BEGIN Records

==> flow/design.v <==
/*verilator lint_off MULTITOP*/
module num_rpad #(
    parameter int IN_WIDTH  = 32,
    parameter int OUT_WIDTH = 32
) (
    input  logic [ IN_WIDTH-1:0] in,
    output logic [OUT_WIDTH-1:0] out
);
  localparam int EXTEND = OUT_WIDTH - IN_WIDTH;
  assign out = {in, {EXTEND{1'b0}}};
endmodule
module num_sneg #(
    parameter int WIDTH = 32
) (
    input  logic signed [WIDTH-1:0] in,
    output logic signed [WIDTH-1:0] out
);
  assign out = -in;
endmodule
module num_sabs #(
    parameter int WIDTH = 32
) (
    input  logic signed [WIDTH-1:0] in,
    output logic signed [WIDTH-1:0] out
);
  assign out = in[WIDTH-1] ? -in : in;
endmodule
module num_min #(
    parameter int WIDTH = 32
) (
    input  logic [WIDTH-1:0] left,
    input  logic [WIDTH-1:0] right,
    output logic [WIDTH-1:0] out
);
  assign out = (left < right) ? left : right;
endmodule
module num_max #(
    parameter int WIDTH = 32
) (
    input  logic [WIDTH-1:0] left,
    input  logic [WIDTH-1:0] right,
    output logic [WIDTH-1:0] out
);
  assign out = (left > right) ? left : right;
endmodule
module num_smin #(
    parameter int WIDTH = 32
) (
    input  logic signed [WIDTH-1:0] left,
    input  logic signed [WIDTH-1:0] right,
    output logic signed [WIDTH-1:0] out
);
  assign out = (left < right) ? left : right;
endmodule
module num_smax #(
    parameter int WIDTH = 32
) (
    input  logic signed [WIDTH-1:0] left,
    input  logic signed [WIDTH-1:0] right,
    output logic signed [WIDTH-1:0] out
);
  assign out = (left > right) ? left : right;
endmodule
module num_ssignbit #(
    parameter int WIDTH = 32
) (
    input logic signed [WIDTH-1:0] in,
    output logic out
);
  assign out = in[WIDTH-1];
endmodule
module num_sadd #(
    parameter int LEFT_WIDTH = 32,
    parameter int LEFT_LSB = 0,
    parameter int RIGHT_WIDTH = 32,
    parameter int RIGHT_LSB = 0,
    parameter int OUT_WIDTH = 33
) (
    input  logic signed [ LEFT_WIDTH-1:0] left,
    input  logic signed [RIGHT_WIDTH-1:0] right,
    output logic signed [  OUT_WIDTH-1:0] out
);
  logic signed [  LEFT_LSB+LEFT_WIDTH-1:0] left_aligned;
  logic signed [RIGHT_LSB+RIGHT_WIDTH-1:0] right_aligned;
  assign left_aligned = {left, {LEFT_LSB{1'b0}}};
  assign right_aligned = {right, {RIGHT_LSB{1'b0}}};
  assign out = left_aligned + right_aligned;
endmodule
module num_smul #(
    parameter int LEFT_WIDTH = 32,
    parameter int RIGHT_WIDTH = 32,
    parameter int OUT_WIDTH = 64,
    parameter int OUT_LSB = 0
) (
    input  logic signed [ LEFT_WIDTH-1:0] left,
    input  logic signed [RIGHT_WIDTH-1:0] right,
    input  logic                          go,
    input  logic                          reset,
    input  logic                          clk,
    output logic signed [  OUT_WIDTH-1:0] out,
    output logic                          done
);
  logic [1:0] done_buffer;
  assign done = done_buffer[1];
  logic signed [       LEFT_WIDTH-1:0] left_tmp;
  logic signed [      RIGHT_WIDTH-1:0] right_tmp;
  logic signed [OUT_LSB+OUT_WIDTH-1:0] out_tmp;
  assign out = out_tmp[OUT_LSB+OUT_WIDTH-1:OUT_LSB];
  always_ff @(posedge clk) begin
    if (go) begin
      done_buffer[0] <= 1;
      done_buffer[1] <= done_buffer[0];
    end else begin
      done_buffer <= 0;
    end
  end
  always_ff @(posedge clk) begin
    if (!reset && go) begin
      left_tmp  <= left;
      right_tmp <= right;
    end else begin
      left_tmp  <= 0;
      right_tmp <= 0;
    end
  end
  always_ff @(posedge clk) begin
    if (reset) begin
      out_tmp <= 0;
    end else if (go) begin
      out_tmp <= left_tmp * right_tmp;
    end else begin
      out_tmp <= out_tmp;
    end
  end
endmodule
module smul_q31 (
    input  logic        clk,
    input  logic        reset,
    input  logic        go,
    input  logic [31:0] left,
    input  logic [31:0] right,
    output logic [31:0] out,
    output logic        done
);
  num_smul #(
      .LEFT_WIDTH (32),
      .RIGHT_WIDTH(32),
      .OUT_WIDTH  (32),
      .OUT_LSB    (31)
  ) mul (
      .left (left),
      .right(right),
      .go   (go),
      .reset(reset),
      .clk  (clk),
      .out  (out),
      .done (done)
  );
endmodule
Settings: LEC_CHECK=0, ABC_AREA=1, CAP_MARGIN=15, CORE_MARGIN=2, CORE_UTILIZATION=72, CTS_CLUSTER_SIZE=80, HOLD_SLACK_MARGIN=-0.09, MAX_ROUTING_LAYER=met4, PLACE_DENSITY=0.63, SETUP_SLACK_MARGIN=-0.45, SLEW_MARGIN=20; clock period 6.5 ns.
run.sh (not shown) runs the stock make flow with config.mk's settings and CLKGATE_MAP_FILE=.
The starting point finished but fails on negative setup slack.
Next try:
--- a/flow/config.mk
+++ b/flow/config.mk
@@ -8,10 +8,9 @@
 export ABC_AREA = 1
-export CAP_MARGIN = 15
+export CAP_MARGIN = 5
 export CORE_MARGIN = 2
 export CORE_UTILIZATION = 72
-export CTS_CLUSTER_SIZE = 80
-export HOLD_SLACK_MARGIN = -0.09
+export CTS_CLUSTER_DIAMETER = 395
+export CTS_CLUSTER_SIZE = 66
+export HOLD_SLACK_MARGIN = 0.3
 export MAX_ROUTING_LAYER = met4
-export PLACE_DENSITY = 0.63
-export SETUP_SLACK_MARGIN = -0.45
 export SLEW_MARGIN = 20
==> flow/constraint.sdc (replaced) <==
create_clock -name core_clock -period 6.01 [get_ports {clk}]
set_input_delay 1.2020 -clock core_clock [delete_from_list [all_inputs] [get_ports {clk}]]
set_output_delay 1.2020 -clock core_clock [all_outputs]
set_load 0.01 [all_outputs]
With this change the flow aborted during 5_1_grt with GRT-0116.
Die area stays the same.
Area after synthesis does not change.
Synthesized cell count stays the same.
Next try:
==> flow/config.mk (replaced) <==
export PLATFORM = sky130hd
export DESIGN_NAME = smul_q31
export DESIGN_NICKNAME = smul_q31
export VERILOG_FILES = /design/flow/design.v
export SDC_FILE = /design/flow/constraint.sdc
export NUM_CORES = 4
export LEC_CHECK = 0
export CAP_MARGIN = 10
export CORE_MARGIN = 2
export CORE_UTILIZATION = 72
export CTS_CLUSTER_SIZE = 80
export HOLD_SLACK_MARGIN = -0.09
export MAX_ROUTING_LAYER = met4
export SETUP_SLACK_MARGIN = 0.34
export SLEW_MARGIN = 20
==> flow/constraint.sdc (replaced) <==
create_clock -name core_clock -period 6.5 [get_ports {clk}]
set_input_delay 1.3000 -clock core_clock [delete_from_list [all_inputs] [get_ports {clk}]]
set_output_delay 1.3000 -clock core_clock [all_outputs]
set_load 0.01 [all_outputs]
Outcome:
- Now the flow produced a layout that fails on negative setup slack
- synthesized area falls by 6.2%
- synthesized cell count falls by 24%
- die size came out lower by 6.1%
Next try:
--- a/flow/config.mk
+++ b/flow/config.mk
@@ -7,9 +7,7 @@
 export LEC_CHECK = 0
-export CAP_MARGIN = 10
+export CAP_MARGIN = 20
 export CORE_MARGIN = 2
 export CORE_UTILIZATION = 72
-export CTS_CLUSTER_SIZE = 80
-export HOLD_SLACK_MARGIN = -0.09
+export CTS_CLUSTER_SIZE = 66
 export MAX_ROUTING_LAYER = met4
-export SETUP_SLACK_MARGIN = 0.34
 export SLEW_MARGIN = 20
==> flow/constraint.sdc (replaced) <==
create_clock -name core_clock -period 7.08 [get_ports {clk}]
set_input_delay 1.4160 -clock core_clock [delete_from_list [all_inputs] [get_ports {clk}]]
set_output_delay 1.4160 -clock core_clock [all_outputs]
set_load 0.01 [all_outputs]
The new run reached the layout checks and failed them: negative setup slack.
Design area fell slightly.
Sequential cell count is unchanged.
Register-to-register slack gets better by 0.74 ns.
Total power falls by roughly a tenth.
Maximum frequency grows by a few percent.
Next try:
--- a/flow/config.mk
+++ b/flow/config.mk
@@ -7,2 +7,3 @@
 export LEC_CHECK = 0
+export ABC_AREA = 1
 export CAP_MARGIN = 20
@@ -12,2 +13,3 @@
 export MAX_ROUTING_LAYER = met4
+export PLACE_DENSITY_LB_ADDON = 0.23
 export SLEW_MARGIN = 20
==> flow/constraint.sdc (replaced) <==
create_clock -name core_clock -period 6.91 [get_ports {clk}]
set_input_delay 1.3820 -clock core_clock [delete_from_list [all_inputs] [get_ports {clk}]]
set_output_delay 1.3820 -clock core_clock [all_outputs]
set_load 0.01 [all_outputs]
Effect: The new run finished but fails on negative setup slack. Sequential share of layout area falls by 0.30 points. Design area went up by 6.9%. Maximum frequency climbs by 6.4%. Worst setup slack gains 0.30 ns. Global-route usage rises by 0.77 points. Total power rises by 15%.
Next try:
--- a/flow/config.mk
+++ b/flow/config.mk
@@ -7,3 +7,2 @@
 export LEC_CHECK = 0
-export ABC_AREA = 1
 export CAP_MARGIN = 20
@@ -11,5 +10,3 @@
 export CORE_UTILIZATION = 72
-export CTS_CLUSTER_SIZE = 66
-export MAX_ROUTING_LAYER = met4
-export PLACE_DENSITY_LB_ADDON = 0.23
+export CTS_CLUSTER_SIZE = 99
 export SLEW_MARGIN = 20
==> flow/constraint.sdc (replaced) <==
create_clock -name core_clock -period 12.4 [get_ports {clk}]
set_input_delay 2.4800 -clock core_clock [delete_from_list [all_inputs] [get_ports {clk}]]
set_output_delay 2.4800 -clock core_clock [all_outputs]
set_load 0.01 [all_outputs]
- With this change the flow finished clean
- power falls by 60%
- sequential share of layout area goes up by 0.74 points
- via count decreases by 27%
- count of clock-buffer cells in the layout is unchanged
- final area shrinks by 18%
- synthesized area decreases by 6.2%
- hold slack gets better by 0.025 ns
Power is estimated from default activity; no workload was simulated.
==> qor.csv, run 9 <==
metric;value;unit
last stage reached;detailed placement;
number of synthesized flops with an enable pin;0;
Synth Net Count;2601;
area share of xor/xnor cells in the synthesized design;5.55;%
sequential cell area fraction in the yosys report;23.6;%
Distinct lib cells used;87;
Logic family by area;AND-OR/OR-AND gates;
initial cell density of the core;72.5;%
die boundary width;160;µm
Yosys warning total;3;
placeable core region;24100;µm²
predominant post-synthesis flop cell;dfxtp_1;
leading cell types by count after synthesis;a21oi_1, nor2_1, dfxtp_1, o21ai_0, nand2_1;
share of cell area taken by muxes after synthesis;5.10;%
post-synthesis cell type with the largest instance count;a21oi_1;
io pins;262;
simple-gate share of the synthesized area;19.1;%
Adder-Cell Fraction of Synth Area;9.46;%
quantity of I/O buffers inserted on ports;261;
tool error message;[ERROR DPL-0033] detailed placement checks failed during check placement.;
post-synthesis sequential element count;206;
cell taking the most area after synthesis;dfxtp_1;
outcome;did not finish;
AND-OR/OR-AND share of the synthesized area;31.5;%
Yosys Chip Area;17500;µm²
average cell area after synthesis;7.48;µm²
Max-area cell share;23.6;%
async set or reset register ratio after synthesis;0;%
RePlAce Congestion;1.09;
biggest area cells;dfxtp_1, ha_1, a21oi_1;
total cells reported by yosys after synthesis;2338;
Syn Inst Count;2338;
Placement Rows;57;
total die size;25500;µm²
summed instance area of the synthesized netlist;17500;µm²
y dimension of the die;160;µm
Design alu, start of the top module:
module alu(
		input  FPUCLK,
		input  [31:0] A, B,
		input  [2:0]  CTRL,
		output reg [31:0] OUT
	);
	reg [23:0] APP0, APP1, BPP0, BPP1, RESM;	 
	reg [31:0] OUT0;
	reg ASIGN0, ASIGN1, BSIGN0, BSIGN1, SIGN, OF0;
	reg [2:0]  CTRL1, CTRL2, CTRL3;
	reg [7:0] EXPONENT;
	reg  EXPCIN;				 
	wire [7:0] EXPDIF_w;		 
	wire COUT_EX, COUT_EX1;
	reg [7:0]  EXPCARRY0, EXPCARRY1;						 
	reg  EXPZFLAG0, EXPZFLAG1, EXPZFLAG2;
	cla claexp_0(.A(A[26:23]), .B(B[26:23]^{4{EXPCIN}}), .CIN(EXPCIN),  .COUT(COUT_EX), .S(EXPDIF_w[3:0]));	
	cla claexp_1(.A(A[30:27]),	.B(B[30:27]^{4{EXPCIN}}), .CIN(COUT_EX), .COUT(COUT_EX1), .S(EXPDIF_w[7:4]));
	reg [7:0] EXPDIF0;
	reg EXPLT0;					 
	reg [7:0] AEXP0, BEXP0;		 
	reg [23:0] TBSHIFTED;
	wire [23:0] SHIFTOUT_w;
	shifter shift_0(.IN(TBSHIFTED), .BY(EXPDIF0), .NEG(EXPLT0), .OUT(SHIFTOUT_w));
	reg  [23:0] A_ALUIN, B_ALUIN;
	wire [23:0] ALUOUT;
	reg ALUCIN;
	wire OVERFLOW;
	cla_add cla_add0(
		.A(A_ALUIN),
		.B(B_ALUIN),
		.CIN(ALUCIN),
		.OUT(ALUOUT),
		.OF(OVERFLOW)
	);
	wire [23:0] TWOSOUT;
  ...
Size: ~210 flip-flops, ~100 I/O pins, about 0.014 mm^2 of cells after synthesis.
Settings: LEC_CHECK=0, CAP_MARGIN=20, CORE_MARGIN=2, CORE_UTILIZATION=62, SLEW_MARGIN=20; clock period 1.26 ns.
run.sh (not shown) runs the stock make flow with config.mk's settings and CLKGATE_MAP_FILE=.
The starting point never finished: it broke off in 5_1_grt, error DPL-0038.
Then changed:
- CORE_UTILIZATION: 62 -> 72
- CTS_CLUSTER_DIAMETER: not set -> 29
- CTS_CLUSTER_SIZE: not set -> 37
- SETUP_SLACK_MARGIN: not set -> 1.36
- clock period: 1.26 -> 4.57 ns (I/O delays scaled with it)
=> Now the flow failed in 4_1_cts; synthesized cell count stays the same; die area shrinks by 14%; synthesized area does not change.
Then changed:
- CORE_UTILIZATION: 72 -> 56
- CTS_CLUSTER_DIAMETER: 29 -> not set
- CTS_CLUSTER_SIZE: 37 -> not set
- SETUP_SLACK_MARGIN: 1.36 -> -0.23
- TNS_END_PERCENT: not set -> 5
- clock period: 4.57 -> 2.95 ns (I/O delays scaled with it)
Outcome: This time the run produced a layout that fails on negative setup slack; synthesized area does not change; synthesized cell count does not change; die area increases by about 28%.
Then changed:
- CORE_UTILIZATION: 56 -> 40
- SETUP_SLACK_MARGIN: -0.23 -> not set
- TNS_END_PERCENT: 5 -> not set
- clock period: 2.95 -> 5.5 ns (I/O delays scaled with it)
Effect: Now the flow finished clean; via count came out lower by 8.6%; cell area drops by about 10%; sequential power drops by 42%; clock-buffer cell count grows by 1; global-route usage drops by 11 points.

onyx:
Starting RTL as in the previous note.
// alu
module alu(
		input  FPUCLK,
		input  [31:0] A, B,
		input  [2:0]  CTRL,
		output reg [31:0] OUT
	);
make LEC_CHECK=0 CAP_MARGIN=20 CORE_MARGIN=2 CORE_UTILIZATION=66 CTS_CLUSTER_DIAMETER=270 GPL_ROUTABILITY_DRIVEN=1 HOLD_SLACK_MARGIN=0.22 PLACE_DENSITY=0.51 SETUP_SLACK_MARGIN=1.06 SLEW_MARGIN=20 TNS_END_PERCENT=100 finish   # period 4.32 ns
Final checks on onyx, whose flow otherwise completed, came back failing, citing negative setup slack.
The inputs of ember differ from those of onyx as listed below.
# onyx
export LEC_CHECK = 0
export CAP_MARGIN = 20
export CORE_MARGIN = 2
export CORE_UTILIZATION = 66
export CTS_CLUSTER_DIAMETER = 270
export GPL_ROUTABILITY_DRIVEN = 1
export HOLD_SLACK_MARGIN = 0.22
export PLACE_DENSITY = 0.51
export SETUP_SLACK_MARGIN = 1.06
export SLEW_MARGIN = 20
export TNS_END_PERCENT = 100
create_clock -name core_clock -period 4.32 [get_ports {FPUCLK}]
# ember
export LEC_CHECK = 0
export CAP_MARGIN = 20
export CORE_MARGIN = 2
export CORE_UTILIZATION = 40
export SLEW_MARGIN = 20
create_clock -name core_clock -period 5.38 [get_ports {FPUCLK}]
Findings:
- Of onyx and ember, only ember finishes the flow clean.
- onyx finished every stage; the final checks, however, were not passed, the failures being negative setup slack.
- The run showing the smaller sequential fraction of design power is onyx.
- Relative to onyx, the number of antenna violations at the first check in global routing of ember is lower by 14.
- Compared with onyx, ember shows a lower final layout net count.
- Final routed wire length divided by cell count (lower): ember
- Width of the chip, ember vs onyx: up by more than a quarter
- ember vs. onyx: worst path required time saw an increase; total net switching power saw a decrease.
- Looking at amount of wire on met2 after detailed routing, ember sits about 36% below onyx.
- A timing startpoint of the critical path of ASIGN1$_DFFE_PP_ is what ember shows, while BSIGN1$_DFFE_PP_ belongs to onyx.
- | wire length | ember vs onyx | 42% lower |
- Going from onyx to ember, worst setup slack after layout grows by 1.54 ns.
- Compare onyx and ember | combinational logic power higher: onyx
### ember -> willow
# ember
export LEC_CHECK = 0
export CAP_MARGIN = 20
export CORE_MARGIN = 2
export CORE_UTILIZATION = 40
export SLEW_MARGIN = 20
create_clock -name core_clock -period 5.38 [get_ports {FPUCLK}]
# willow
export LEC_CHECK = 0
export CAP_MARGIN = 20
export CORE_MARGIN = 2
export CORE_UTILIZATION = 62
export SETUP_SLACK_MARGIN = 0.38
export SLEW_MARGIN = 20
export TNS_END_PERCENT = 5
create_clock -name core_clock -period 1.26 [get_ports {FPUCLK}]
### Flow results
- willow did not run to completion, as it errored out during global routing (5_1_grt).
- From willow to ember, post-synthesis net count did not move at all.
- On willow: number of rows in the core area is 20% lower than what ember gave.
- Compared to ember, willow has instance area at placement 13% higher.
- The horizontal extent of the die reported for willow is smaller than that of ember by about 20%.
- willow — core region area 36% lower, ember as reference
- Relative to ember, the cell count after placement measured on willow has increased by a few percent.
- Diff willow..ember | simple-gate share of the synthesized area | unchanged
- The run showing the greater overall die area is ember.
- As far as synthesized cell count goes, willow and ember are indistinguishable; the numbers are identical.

END Records

Task objective:
Pull out every line of the entries that includes the word "willow".

Solution for this problem:
### ember -> willow
# willow
- willow did not run to completion, as it errored out during global routing (5_1_grt).
- From willow to ember, post-synthesis net count did not move at all.
- On willow: number of rows in the core area is 20% lower than what ember gave.
- Compared to ember, willow has instance area at placement 13% higher.
- The horizontal extent of the die reported for willow is smaller than that of ember by about 20%.
- willow — core region area 36% lower, ember as reference
- Relative to ember, the cell count after placement measured on willow has increased by a few percent.
- Diff willow..ember | simple-gate share of the synthesized area | unchanged
- As far as synthesized cell count goes, willow and ember are indistinguishable; the numbers are identical.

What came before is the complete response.